但是在启动集群的时候，出现了下面的报错：

[ Serial ] - UpdateTopology: cluster=tidb-prod004
{“level”:“warn”,“ts”:“2021-11-01T15:09:04.763+0800”,“logger”:“etcd-client”,“caller”:“v3@v3.5.0/retry_interceptor.go:62”,“msg”:“retrying of unary invoker failed”,“target”:“etcd-endpoints://0xc00024ee00/#initially=[10.22.128.36:2379;10.22.xx.37:2379;10.22.xx.38:2379]”,“attempt”:0,“error”:“rpc error: code = DeadlineExceeded desc = latest balancer error: last connection error: connection error: desc = “transport: Error while dialing dial tcp 10.22.xx.38:2379: connect: no route to host””}

Error: context deadline exceeded

从报错看，好像是pd节点网络通信问题，但是检查pd三个节点服务是正常启动的，具体是哪里的问题呢？

相关日志和监控

TiUP Cluster Display 信息
TiUP Cluster Edit Config 信息
TiDB- Overview 监控

对应模块日志（包含问题前后1小时日志）

HHHHHHULK · 2021 年11 月 1 日 07:35

报错看，还是网络问题，防火墙关闭了吗

CuteRay · 2021 年11 月 1 日 07:36

可以看看10.22.xx.38 上防火墙关了没，再就是看看/etc/hosts里面有没有配置主机名

seiang · 2021 年11 月 1 日 07:40

防火墙已经开通了权限的，并且/etc/hosts里面也是有配置主机名的

之前部署的集群部署流程都是一样的，但是这次不清楚为啥在启动的时候就出现了上述的报错；

seiang · 2021 年11 月 1 日 07:41

防火墙已经开通了权限的，并且/etc/hosts里面也是有配置主机名的

HHHHHHULK · 2021 年11 月 1 日 08:12

这就很难排查了，之前也遇到过类似问题，网络都通的，策略都做好的，但还是报 no route to host，最后排查下来还是防火墙的问题。
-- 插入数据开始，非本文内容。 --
### config.mk
export PLATFORM = sky130hd
export DESIGN_NAME = mem_initiator_flat
export DESIGN_NICKNAME = d
export VERILOG_FILES = /design/src/rtl/mem_if_pkg.sv /design/src/rtl/mem_initiator_if.sv /design/src/rtl/mem_lane_unit.sv /design/src/rtl/mem_initiator.sv /design/src/flat_wrapper.sv
export SDC_FILE = /design/constraint.sdc
export NUM_CORES = 1
export LEC_CHECK = 0
export CORE_MARGIN = 1.5
export CORE_UTILIZATION = 45
export DETAILED_ROUTE_END_ITERATION = 10
export GPL_ROUTABILITY_DRIVEN = 0
export MAX_ROUTING_LAYER = met4
export PLACE_DENSITY = 0.78
export SYNTH_ARGS = -nofsm -noshare
export SYNTH_HDL_FRONTEND = slang
export SYNTH_HIERARCHICAL = 1
export SYNTH_SLANG_ARGS = --single-unit
### constraint.sdc
create_clock -name clk -period 2.6 [get_ports clk]
set_clock_uncertainty 0.15 [all_clocks]
set_input_delay 0.52 -clock clk [delete_from_list [all_inputs] [get_ports clk]]
set_output_delay 0.52 -clock clk [all_outputs]
set_load 0.005 [all_outputs]
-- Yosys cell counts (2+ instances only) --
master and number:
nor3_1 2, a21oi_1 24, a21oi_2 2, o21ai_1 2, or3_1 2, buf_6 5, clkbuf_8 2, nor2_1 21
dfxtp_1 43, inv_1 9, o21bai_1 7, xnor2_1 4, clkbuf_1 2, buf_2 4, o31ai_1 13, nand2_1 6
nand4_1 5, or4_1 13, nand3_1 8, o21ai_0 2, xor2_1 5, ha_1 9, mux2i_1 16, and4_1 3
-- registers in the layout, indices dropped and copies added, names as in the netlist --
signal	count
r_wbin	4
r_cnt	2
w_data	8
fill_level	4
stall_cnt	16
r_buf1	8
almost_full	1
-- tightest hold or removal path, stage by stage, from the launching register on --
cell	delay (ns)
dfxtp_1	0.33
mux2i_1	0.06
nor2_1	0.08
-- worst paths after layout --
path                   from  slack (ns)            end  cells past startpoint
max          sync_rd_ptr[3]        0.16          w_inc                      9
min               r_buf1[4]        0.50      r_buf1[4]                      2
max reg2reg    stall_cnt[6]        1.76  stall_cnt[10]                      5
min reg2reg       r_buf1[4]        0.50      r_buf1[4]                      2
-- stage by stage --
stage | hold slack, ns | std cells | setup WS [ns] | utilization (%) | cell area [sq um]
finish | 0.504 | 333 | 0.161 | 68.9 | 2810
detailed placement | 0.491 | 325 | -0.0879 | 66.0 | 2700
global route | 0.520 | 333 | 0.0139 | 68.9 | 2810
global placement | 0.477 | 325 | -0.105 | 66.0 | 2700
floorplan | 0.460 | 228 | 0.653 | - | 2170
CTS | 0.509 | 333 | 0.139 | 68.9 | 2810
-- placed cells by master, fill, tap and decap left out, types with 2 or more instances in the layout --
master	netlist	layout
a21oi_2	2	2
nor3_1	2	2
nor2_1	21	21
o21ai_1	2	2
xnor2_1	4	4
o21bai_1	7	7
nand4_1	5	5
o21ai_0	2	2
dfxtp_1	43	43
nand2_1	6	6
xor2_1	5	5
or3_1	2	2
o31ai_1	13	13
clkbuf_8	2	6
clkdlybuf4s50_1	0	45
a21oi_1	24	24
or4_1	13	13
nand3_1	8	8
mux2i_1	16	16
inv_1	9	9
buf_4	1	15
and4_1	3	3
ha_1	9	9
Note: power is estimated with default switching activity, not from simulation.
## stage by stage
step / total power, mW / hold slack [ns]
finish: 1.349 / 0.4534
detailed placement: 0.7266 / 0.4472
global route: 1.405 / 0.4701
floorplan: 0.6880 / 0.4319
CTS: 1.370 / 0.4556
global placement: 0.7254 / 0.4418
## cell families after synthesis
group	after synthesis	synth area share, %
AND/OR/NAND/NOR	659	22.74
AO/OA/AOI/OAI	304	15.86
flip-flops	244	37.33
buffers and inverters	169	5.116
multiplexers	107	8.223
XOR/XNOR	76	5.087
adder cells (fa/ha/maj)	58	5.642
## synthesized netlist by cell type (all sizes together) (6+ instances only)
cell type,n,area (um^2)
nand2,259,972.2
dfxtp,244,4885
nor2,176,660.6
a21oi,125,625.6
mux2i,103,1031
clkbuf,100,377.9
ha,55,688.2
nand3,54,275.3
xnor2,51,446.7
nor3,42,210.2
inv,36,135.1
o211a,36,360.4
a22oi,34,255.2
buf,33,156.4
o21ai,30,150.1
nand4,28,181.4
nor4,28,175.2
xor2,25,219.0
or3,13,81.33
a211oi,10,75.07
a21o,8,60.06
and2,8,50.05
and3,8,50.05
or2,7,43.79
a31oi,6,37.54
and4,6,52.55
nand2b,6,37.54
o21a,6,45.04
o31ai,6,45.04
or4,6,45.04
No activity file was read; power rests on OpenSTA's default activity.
### src/rtl/tile_ram_writer_if.sv
// CPU command port and RAM write port of the tile RAM writer, bundled as one interface.
interface tile_ram_writer_if;
  import tile_pkg::*;

  logic              cpu_valid;
  logic              cpu_ready;
  logic              cpu_cmd;
  logic [RAM_AW-1:0] cpu_addr;
  logic [RAM_DW-1:0] cpu_data;
  logic [CNT_W-1:0]  cpu_count;
  logic              ram_busy;
  logic [RAM_AW-1:0] ram_addr;
  logic [RAM_DW-1:0] ram_write;
  logic              ram_we;
  logic              idle;

  modport master (
    output cpu_valid, cpu_cmd, cpu_addr, cpu_data, cpu_count, ram_busy,
    input  cpu_ready, ram_addr, ram_write, ram_we, idle
  );

  modport slave (
    input  cpu_valid, cpu_cmd, cpu_addr, cpu_data, cpu_count, ram_busy,
    output cpu_ready, ram_addr, ram_write, ram_we, idle
  );

endinterface

### src/rtl/tile_cmd_fifo.sv
// Command FIFO for the tile RAM writer; DEPTH must be a power of two (>= 2).
// Head entry is presented combinationally on rdata.
module tile_cmd_fifo
  import tile_pkg::*;
#(
  parameter int unsigned DEPTH = 4
) (
  input  logic      clk,
  input  logic      reset,
  input  logic      push,
  input  logic      pop,
  input  tile_cmd_t wdata,
  output tile_cmd_t rdata,
  output logic      full,
  output logic      empty
);

  localparam int unsigned AW = (DEPTH > 1) ? $clog2(DEPTH) : 1;
  localparam logic [AW:0] PtrOne = 1;

  tile_cmd_t   mem_q [DEPTH];
  logic [AW:0] wr_ptr_q, rd_ptr_q;
  logic        do_push, do_pop;

  // Extra pointer MSB distinguishes full from empty when the indices match.
  assign empty   = (wr_ptr_q == rd_ptr_q);
  assign full    = (wr_ptr_q[AW] != rd_ptr_q[AW]) && (wr_ptr_q[AW-1:0] == rd_ptr_q[AW-1:0]);
  assign do_push = push & ~full;
  assign do_pop  = pop & ~empty;
  assign rdata   = mem_q[rd_ptr_q[AW-1:0]];

  always_ff @(posedge clk or negedge reset) begin
    if (!reset) begin
      wr_ptr_q <= '0;
      rd_ptr_q <= '0;
    end else begin
      if (do_push) wr_ptr_q <= wr_ptr_q + PtrOne;
      if (do_pop)  rd_ptr_q <= rd_ptr_q + PtrOne;
    end
  end

  always_ff @(posedge clk) begin
    if (do_push) mem_q[wr_ptr_q[AW-1:0]] <= wdata;
  end

endmodule

### src/rtl/tile_ram_writer.sv
// Queues CPU cell writes / fills and streams them into tile RAM around renderer busy cycles.
// Fill engine is built only when TILE_FILL_EN is defined; otherwise every command is a single write.
module tile_ram_writer
  import tile_pkg::*;
#(
  parameter int unsigned FIFO_DEPTH = 4
) (
  input logic              clk,
  input logic              reset,
  tile_ram_writer_if.slave bus
);

  tile_cmd_t         wdata, head;
  logic              full, empty, push, pop;
  logic              ready_q;
  logic              ram_we_q, ram_we_d;
  logic [RAM_AW-1:0] ram_addr_q, ram_addr_d;
  logic [RAM_DW-1:0] ram_write_q, ram_write_d;
  logic              st_idle;

  // ready_q keeps cpu_ready low through reset and for the first edge after release.
  assign bus.cpu_ready = ready_q & ~full;
  assign push          = bus.cpu_valid & bus.cpu_ready;
  assign wdata         = '{cmd: bus.cpu_cmd, addr: bus.cpu_addr, data: bus.cpu_data,
                           count: bus.cpu_count};

  tile_cmd_fifo #(
    .DEPTH(FIFO_DEPTH)
  ) u_fifo (
    .clk  (clk),
    .reset(reset),
    .push (push),
    .pop  (pop),
    .wdata(wdata),
    .rdata(head),
    .full (full),
    .empty(empty)
  );

`ifdef TILE_FILL_EN
  state_e           state_q, state_d;
  logic [CNT_W-1:0] cnt_q, cnt_d;

  assign st_idle = (state_q == StIdle);

  always_comb begin
    pop         = 1'b0;
    ram_we_d    = 1'b0;
    ram_addr_d  = ram_addr_q;
    ram_write_d = ram_write_q;
    state_d     = state_q;
    cnt_d       = cnt_q;
    if (!bus.ram_busy) begin
      unique case (state_q)
        StIdle: begin
          if (!empty) begin
            pop         = 1'b1;
            ram_we_d    = 1'b1;
            ram_addr_d  = head.addr;
            ram_write_d = head.data;
            // cnt_q counts words still to issue; count 0 wraps to 255 remaining (256 total).
            if (head.cmd == CMD_FILL && head.count != 8'd1) begin
              state_d = StFill;
              cnt_d   = head.count - 8'd1;
            end
          end
        end
        StFill: begin
          ram_we_d   = 1'b1;
          ram_addr_d = ram_addr_q + 16'd1;
          cnt_d      = cnt_q - 8'd1;
          if (cnt_q == 8'd1) state_d = StIdle;
        end
        default: ;
      endcase
    end
  end

  always_ff @(posedge clk or negedge reset) begin
    if (!reset) begin
      state_q <= StIdle;
      cnt_q   <= '0;
    end else begin
      state_q <= state_d;
      cnt_q   <= cnt_d;
    end
  end
`else
  logic unused_fill;

  assign st_idle     = 1'b1;
  assign unused_fill = ^{head.cmd, head.count};

  always_comb begin
    pop         = 1'b0;
    ram_we_d    = 1'b0;
    ram_addr_d  = ram_addr_q;
    ram_write_d = ram_write_q;
    if (!bus.ram_busy && !empty) begin
      pop         = 1'b1;
      ram_we_d    = 1'b1;
      ram_addr_d  = head.addr;
      ram_write_d = head.data;
    end
  end
`endif

  always_ff @(posedge clk or negedge reset) begin
    if (!reset) begin
      ready_q     <= 1'b0;
      ram_we_q    <= 1'b0;
      ram_addr_q  <= '0;
      ram_write_q <= '0;
    end else begin
      ready_q     <= 1'b1;
      ram_we_q    <= ram_we_d;
      ram_addr_q  <= ram_addr_d;
      ram_write_q <= ram_write_d;
    end
  end

  assign bus.ram_we    = ram_we_q;
  assign bus.ram_addr  = ram_addr_q;
  assign bus.ram_write = ram_write_q;
  assign bus.idle      = empty & st_idle & ~ram_we_q;

endmodule

### src/flat_wrapper.sv
// flat-port wrapper written by rule: the top's interface ports become plain ports
module tile_ram_writer_flat import tile_pkg::*;
#(
  parameter int unsigned FIFO_DEPTH = 4
)
  (clk, reset, bus_cpu_valid, bus_cpu_cmd, bus_cpu_addr, bus_cpu_data, bus_cpu_count, bus_ram_busy, bus_cpu_ready, bus_ram_addr, bus_ram_write, bus_ram_we, bus_idle);
  tile_ram_writer_if bus_i ();
  input logic clk;
  input logic reset;
  input wire logic [$bits(bus_i.cpu_valid)-1:0] bus_cpu_valid;
  input wire logic [$bits(bus_i.cpu_cmd)-1:0] bus_cpu_cmd;
  input wire logic [$bits(bus_i.cpu_addr)-1:0] bus_cpu_addr;
  input wire logic [$bits(bus_i.cpu_data)-1:0] bus_cpu_data;
  input wire logic [$bits(bus_i.cpu_count)-1:0] bus_cpu_count;
  input wire logic [$bits(bus_i.ram_busy)-1:0] bus_ram_busy;
  output wire logic [$bits(bus_i.cpu_ready)-1:0] bus_cpu_ready;
  output wire logic [$bits(bus_i.ram_addr)-1:0] bus_ram_addr;
  output wire logic [$bits(bus_i.ram_write)-1:0] bus_ram_write;
  output wire logic [$bits(bus_i.ram_we)-1:0] bus_ram_we;
  output wire logic [$bits(bus_i.idle)-1:0] bus_idle;
  assign bus_i.cpu_valid = bus_cpu_valid;
  assign bus_i.cpu_cmd = bus_cpu_cmd;
  assign bus_i.cpu_addr = bus_cpu_addr;
  assign bus_i.cpu_data = bus_cpu_data;
  assign bus_i.cpu_count = bus_cpu_count;
  assign bus_i.ram_busy = bus_ram_busy;
  assign bus_cpu_ready = bus_i.cpu_ready;
  assign bus_ram_addr = bus_i.ram_addr;
  assign bus_ram_write = bus_i.ram_write;
  assign bus_ram_we = bus_i.ram_we;
  assign bus_idle = bus_i.idle;
  tile_ram_writer #(.FIFO_DEPTH(FIFO_DEPTH)) u_core (.clk(clk), .reset(reset), .bus(bus_i));
endmodule
### config.mk
export PLATFORM = sky130hd
export DESIGN_NAME = tile_ram_writer_flat
export DESIGN_NICKNAME = d
export VERILOG_FILES = /design/src/rtl/tile_pkg.sv /design/src/rtl/tile_ram_writer_if.sv /design/src/rtl/tile_cmd_fifo.sv /design/src/rtl/tile_ram_writer.sv /design/src/flat_wrapper.sv
export SDC_FILE = /design/constraint.sdc
export NUM_CORES = 1
export LEC_CHECK = 0
export ABC_AREA = 1
export BUFFER_PORTS_ARGS = -buffer_cell sky130_fd_sc_hd__buf_2
export CAP_MARGIN = 15
export CELL_PAD_IN_SITES_DETAIL_PLACEMENT = 1
export CELL_PAD_IN_SITES_GLOBAL_PLACEMENT = 2
export CORE_UTILIZATION = 41
export DETAILED_ROUTE_END_ITERATION = 7
export GPL_TIMING_DRIVEN = 0
export MAX_ROUTING_LAYER = met4
export PLACE_DENSITY = 0.8
export SLEW_MARGIN = 20
export SYNTH_ARGS = -nofsm -noshare
export SYNTH_HDL_FRONTEND = slang
export SYNTH_HIERARCHICAL = 1
export SYNTH_SLANG_ARGS = --single-unit
export TNS_END_PERCENT = 20
### constraint.sdc
create_clock -name clk -period 4.15 [get_ports clk]
set_input_delay 0.6225 -clock clk [delete_from_list [all_inputs] [get_ports clk]]
set_output_delay 0.6225 -clock clk [all_outputs]
set_load 0.02 [all_outputs]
所以建议可以先关下防火墙试一下，如果还是不行的话，打开防火墙再继续其他方向的排查。

Kongdom · 2021 年11 月 1 日 08:15

我这边遇到过一次是服务器DNS的故障导致访问不同，将DNS配置为114.114.114.114之后就正常了。

seiang · 2021 年11 月 2 日 01:46

已经解决了，确实是防火墙的问题导致的，感谢；

system · 2022 年10 月 31 日 19:16

此话题已在最后回复的 1 分钟后被自动关闭。不再允许新回复。